** Exercise directions **
Among the entries, find each line that includes the string "largest" and list it.

▬▬▬▬▬▬

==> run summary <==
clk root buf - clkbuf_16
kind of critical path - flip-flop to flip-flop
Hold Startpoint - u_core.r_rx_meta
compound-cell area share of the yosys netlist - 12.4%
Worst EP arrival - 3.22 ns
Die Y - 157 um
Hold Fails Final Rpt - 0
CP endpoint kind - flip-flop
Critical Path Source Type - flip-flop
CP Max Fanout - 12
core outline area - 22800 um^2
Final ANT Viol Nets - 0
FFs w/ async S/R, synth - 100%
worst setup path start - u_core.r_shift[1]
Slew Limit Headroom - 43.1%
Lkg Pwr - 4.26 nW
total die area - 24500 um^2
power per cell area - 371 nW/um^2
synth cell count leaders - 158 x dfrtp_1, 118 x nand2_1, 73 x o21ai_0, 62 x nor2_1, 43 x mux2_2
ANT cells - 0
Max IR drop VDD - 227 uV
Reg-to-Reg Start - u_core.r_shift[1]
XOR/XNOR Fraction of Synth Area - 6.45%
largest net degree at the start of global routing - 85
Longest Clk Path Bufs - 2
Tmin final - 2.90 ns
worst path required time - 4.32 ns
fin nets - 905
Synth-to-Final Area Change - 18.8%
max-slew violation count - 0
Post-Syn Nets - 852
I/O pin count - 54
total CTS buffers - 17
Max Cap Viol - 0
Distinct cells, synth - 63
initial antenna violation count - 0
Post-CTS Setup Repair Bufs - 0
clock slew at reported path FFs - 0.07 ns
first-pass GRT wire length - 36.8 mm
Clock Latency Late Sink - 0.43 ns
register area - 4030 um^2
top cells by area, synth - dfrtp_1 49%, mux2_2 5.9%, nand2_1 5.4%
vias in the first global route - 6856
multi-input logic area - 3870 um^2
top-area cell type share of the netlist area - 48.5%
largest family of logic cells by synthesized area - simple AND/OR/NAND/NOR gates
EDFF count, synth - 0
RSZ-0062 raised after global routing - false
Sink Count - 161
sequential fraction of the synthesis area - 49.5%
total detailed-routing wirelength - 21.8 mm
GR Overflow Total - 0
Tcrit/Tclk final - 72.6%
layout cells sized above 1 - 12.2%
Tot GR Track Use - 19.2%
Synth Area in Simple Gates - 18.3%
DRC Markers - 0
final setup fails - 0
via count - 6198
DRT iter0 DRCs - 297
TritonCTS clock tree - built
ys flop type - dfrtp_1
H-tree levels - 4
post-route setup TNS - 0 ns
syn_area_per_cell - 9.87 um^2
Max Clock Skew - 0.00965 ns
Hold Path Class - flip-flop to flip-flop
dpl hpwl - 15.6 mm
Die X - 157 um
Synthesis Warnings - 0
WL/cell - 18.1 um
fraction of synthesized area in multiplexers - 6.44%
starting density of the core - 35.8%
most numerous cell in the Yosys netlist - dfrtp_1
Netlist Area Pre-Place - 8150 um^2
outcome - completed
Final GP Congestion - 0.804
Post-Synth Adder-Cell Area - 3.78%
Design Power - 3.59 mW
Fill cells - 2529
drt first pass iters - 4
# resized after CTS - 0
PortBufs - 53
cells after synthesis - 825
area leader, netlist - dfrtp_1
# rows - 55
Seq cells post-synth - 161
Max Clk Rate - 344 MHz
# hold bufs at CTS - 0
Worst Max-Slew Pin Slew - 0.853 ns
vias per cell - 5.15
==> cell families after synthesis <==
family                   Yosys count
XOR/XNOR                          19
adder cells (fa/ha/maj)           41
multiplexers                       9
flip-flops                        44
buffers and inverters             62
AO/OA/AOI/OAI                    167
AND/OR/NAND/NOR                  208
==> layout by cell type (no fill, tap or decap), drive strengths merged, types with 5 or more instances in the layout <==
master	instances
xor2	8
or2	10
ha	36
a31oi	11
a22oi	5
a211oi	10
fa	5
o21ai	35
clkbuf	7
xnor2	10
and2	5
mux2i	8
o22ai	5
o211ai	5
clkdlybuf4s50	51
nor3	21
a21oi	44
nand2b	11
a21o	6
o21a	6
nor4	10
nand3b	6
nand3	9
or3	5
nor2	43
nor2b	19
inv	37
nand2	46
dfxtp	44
[src/rtl/load_store_unit.sv]
// Load/store unit: one request at a time, unaligned accesses split into two
// word beats, loads assembled from a two-word buffer, held response.
module load_store_unit
  import lsu_pkg::*;
#(
  parameter int ADDR_WIDTH = 32,
  parameter int DATA_WIDTH = 32
) (
  input  logic                  clk_i,
  input  logic                  rst_i,
  input  logic                  req_valid_i,
  output logic                  req_ready_o,
  input  logic                  req_we_i,
  input  logic [1:0]            req_size_i,
  input  logic                  req_unsigned_i,
  input  logic [ADDR_WIDTH-1:0] req_addr_i,
  input  logic [DATA_WIDTH-1:0] req_wdata_i,
  output logic                  resp_valid_o,
  input  logic                  resp_ready_i,
  output logic [DATA_WIDTH-1:0] resp_rdata_o,
  output logic                  resp_err_o,
  output logic                  mem_en_o,
  output logic                  mem_we_o,
  output logic [ADDR_WIDTH-1:0] mem_addr_o,
  output logic [DATA_WIDTH-1:0] mem_wdata_o,
  output logic [3:0]            mem_be_o,
  input  logic [DATA_WIDTH-1:0] mem_rdata_i
);

  state_e                  state, state_nxt;
  logic                    we_q, uns_q;
  size_e                   size_q;
  logic [ADDR_WIDTH-1:0]   addr_q;
  logic [DATA_WIDTH-1:0]   wdata_q;
  logic [63:0]             rbuf_q;

  logic [6:0]              be7;
  logic [63:0]             wdata64;
  logic [31:0]             rdata_ext;
  logic [ADDR_WIDTH-1:0]   lo_addr, hi_addr;
  logic                    split, accept;

  lsu_align u_align (
    .size        (size_q),
    .off         (addr_q[1:0]),
    .is_unsigned (uns_q),
    .wdata       (wdata_q),
    .rbuf        (rbuf_q),
    .be7         (be7),
    .wdata64     (wdata64),
    .rdata       (rdata_ext)
  );

  assign lo_addr = {addr_q[ADDR_WIDTH-1:2], 2'b00};
  assign hi_addr = lo_addr + ADDR_WIDTH'(4);
  assign split   = |be7[6:4];
  assign accept  = (state == ST_IDLE) && req_valid_i;

  // State register.
  always_ff @(posedge clk_i) begin
    if (rst_i) state <= ST_IDLE;
    else       state <= state_nxt;
  end

  // Request capture and load-beat buffering.
  always_ff @(posedge clk_i) begin
    if (rst_i) begin
      we_q    <= 1'b0;
      uns_q   <= 1'b0;
      size_q  <= SZ_BYTE;
      addr_q  <= '0;
      wdata_q <= '0;
      rbuf_q  <= '0;
    end else begin
      if (accept) begin
        we_q    <= req_we_i;
        uns_q   <= req_unsigned_i;
        size_q  <= size_e'(req_size_i);
        addr_q  <= req_addr_i;
        wdata_q <= req_wdata_i;
        rbuf_q  <= '0;
      end
      if (state == ST_ACC_LO && !we_q) rbuf_q[31:0]  <= mem_rdata_i;
      if (state == ST_ACC_HI && !we_q) rbuf_q[63:32] <= mem_rdata_i;
    end
  end

  // Next-state and output decode.
  always_comb begin
    state_nxt    = state;
    req_ready_o  = 1'b0;
    resp_valid_o = 1'b0;
    resp_rdata_o = '0;
    resp_err_o   = 1'b0;
    mem_en_o     = 1'b0;
    mem_we_o     = 1'b0;
    mem_addr_o   = '0;
    mem_wdata_o  = '0;
    mem_be_o     = '0;
    case (state)
      ST_IDLE: begin
        req_ready_o = 1'b1;
        if (req_valid_i)
          state_nxt = (size_e'(req_size_i) == SZ_ILLEGAL) ? ST_RESP : ST_ACC_LO;
      end
      ST_ACC_LO: begin
        mem_en_o    = 1'b1;
        mem_we_o    = we_q;
        mem_addr_o  = lo_addr;
        mem_wdata_o = wdata64[31:0];
        mem_be_o    = be7[3:0];
        state_nxt   = split ? ST_ACC_HI : ST_RESP;
      end
      ST_ACC_HI: begin
        mem_en_o    = 1'b1;
        mem_we_o    = we_q;
        mem_addr_o  = hi_addr;
        mem_wdata_o = wdata64[63:32];
        mem_be_o    = {1'b0, be7[6:4]};
        state_nxt   = ST_RESP;
      end
      ST_RESP: begin
        resp_valid_o = 1'b1;
        resp_err_o   = (size_q == SZ_ILLEGAL);
        if (!we_q && size_q != SZ_ILLEGAL) resp_rdata_o = rdata_ext;
        if (resp_ready_i) state_nxt = ST_IDLE;
      end
      default: state_nxt = ST_IDLE;
    endcase
    // Outputs are forced idle while reset is asserted, so an access aborted
    // in ACC_HI never presents its second beat to the RAM at the reset edge.
    if (rst_i) begin
      req_ready_o  = 1'b0;
      resp_valid_o = 1'b0;
      resp_rdata_o = '0;
      resp_err_o   = 1'b0;
      mem_en_o     = 1'b0;
      mem_we_o     = 1'b0;
      mem_addr_o   = '0;
      mem_wdata_o  = '0;
      mem_be_o     = '0;
    end
  end

endmodule
[config.mk]
export PLATFORM = sky130hd
export DESIGN_NAME = load_store_unit
export DESIGN_NICKNAME = d
export VERILOG_FILES = /design/src/rtl/lsu_pkg.sv /design/src/rtl/lsu_align.sv /design/src/rtl/load_store_unit.sv
export SDC_FILE = /design/constraint.sdc
export NUM_CORES = 1
export LEC_CHECK = 0
export BUFFER_PORTS_ARGS = -buffer_cell sky130_fd_sc_hd__clkbuf_2
export CAP_MARGIN = 20
export CORE_AREA = 2 2 121 147
export DETAILED_ROUTE_END_ITERATION = 16
export DIE_AREA = 0 0 123 149
export GPL_TIMING_DRIVEN = 0
export PLACE_DENSITY_LB_ADDON = 0.3
export SLEW_MARGIN = 20
export SYNTH_ARGS = -nofsm -noshare
export SYNTH_HDL_FRONTEND = slang
export SYNTH_SLANG_ARGS = --single-unit
[constraint.sdc]
create_clock -name clk_i -period 2.05 [get_ports clk_i]
set_clock_uncertainty 0.15 [all_clocks]
set_input_delay 0.41 -clock clk_i [delete_from_list [all_inputs] [get_ports clk_i]]
set_output_delay 0.41 -clock clk_i [all_outputs]
set_load 0.005 [all_outputs]
[config.mk]
export PLATFORM = sky130hd
export DESIGN_NAME = alu_decode_stage
export DESIGN_NICKNAME = d
export VERILOG_FILES = /design/src/rtl/alu_decode_stage.sv
export SDC_FILE = /design/constraint.sdc
export NUM_CORES = 1
export LEC_CHECK = 0
export CAP_MARGIN = 25
export CORE_MARGIN = 5
export CORE_UTILIZATION = 40
export CTS_CLUSTER_SIZE = 40
export DETAILED_ROUTE_END_ITERATION = 7
export PLACE_DENSITY = 0.87
export SYNTH_ARGS = -nofsm -noshare
export SYNTH_HDL_FRONTEND = slang
export SYNTH_SLANG_ARGS = --single-unit
[constraint.sdc]
create_clock -name clk -period 2.8 [get_ports clk]
set_input_delay 0.42 -clock clk [delete_from_list [all_inputs] [get_ports clk]]
set_output_delay 0.42 -clock clk [all_outputs]
set_load 0.02 [all_outputs]
[src/rtl/alu_decode_stage.sv]
// alu_decode_stage
//   Decodes an RV32I instruction into ALU operands and an ALU op code, and
//   registers the result into the decode/execute pipeline register.
//
// Ports
//   clk               : clock, all state updates on rising edge
//   rst_n             : synchronous active-low reset
//   id_valid          : decode-stage instruction valid
//   id_instr          : RV32I instruction word
//   id_pc             : instruction address
//   id_rs1_data       : register-file rs1 value
//   id_rs2_data       : register-file rs2 value
//   ex_stall          : execute stage holds the current entry
//   ex_flush          : kill the entry loaded on this edge
//   id_ready          : combinational, equal to !ex_stall
//   ex_valid          : registered entry valid
//   ex_operand_a      : registered ALU operand A
//   ex_operand_b      : registered ALU operand B
//   ex_alu_controller : registered ALU op code
//   ex_illegal        : registered illegal-instruction flag
//                       (only when ALU_DECODE_ILLEGAL_TRAP_EN is defined)
//
// Configuration macro: ALU_DECODE_ILLEGAL_TRAP_EN
//   Defined   -> ex_illegal output present.
//   Undefined -> ex_illegal omitted; illegal instructions pass as a valid
//                ADD of zeros.

module alu_decode_stage (
  input  logic        clk,
  input  logic        rst_n,
  input  logic        id_valid,
  input  logic [31:0] id_instr,
  input  logic [31:0] id_pc,
  input  logic [31:0] id_rs1_data,
  input  logic [31:0] id_rs2_data,
  input  logic        ex_stall,
  input  logic        ex_flush,
  output logic        id_ready,
  output logic        ex_valid,
  output logic [31:0] ex_operand_a,
  output logic [31:0] ex_operand_b,
  output logic [3:0]  ex_alu_controller
`ifdef ALU_DECODE_ILLEGAL_TRAP_EN
  ,
  output logic        ex_illegal
`endif
);

  localparam logic [3:0] ALU_ADD  = 4'd0;
  localparam logic [3:0] ALU_SUB  = 4'd1;
  localparam logic [3:0] ALU_AND  = 4'd2;
  localparam logic [3:0] ALU_OR   = 4'd3;
  localparam logic [3:0] ALU_XOR  = 4'd4;
  localparam logic [3:0] ALU_SLL  = 4'd5;
  localparam logic [3:0] ALU_SRL  = 4'd6;
  localparam logic [3:0] ALU_SLT  = 4'd7;
  localparam logic [3:0] ALU_SLTU = 4'd8;
  localparam logic [3:0] ALU_SRA  = 4'd9;
  localparam logic [3:0] ALU_OPB  = 4'd15;

  localparam logic [6:0] OP_R      = 7'b0110011;
  localparam logic [6:0] OP_IMM    = 7'b0010011;
  localparam logic [6:0] OP_LUI    = 7'b0110111;
  localparam logic [6:0] OP_AUIPC  = 7'b0010111;
  localparam logic [6:0] OP_JAL    = 7'b1101111;
  localparam logic [6:0] OP_JALR   = 7'b1100111;
  localparam logic [6:0] OP_BRANCH = 7'b1100011;
  localparam logic [6:0] OP_LOAD   = 7'b0000011;
  localparam logic [6:0] OP_STORE  = 7'b0100011;
  localparam logic [6:0] OP_FENCE  = 7'b0001111;
  localparam logic [6:0] OP_SYSTEM = 7'b1110011;

  // funct3 -> ALU code; alt selects SUB/SRA for funct3 000/101.
  function automatic logic [3:0] funct3_code(input logic [2:0] f3, input logic alt);
    logic [3:0] code;
    case (f3)
      3'b000:  code = alt ? ALU_SUB : ALU_ADD;
      3'b001:  code = ALU_SLL;
      3'b010:  code = ALU_SLT;
      3'b011:  code = ALU_SLTU;
      3'b100:  code = ALU_XOR;
      3'b101:  code = alt ? ALU_SRA : ALU_SRL;
      3'b110:  code = ALU_OR;
      default: code = ALU_AND;
    endcase
    return code;
  endfunction

  logic [6:0]  opcode;
  logic [2:0]  funct3;
  logic [6:0]  funct7;
  logic [31:0] imm_i;
  logic [31:0] imm_s;
  logic [31:0] imm_b;
  logic [31:0] imm_u;
  logic [31:0] shamt;

  assign opcode = id_instr[6:0];
  assign funct3 = id_instr[14:12];
  assign funct7 = id_instr[31:25];
  assign imm_i  = {{20{id_instr[31]}}, id_instr[31:20]};
  assign imm_s  = {{20{id_instr[31]}}, id_instr[31:25], id_instr[11:7]};
  assign imm_b  = {{19{id_instr[31]}}, id_instr[31], id_instr[7],
                   id_instr[30:25], id_instr[11:8], 1'b0};
  assign imm_u  = {id_instr[31:12], 12'b0};
  assign shamt  = {27'b0, id_instr[24:20]};

  logic [31:0] dec_a;
  logic [31:0] dec_b;
  logic [3:0]  dec_code;
  logic        dec_illegal;

  // Illegal encodings leave the defaults (0, 0, ADD) in place.
  always_comb begin
    dec_a       = 32'd0;
    dec_b       = 32'd0;
    dec_code    = ALU_ADD;
    dec_illegal = 1'b0;
    case (opcode)
      OP_R: begin
        if (funct7 == 7'h00 ||
            (funct7 == 7'h20 && (funct3 == 3'b000 || funct3 == 3'b101))) begin
          dec_a    = id_rs1_data;
          dec_b    = id_rs2_data;
          dec_code = funct3_code(funct3, funct7[5]);
        end else begin
          dec_illegal = 1'b1;
        end
      end
      OP_IMM: begin
        if (funct3 == 3'b001) begin
          if (funct7 == 7'h00) begin
            dec_a    = id_rs1_data;
            dec_b    = shamt;
            dec_code = ALU_SLL;
          end else begin
            dec_illegal = 1'b1;
          end
        end else if (funct3 == 3'b101) begin
          if (funct7 == 7'h00 || funct7 == 7'h20) begin
            dec_a    = id_rs1_data;
            dec_b    = shamt;
            dec_code = funct3_code(funct3, id_instr[30]);
          end else begin
            dec_illegal = 1'b1;
          end
        end else begin
          // No SUB-immediate: the alt bit is never used outside shifts.
          dec_a    = id_rs1_data;
          dec_b    = imm_i;
          dec_code = funct3_code(funct3, 1'b0);
        end
      end
      OP_LUI: begin
        dec_b    = imm_u;
        dec_code = ALU_OPB;
      end
      OP_AUIPC: begin
        dec_a = id_pc;
        dec_b = imm_u;
      end
      OP_JAL, OP_JALR: begin
        dec_a = id_pc;
        dec_b = 32'd4;
      end
      OP_BRANCH: begin
        dec_a = id_pc;
        dec_b = imm_b;
      end
      OP_LOAD: begin
        dec_a = id_rs1_data;
        dec_b = imm_i;
      end
      OP_STORE: begin
        dec_a = id_rs1_data;
        dec_b = imm_s;
      end
      OP_FENCE, OP_SYSTEM: begin
        // a = b = 0, ADD
      end
      default: dec_illegal = 1'b1;
    endcase
  end

  assign id_ready = !ex_stall;

  // Flush wins over stall; payload simply holds on flush.
  always_ff @(posedge clk) begin
    if (!rst_n) begin
      ex_valid          <= 1'b0;
      ex_operand_a      <= 32'd0;
      ex_operand_b      <= 32'd0;
      ex_alu_controller <= 4'd0;
`ifdef ALU_DECODE_ILLEGAL_TRAP_EN
      ex_illegal        <= 1'b0;
`endif
    end else if (ex_flush) begin
      ex_valid <= 1'b0;
    end else if (!ex_stall) begin
      ex_valid <= id_valid;
      if (id_valid) begin
        ex_operand_a      <= dec_a;
        ex_operand_b      <= dec_b;
        ex_alu_controller <= dec_code;
`ifdef ALU_DECODE_ILLEGAL_TRAP_EN
        ex_illegal        <= dec_illegal;
`endif
      end
    end
  end

`ifndef ALU_DECODE_ILLEGAL_TRAP_EN
  // The flag only feeds the optional output.
  logic unused_illegal;
  assign unused_illegal = dec_illegal;
`endif

endmodule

▬▬▬▬▬▬

** Solution below **
largest net degree at the start of global routing - 85
largest family of logic cells by synthesized area - simple AND/OR/NAND/NOR gates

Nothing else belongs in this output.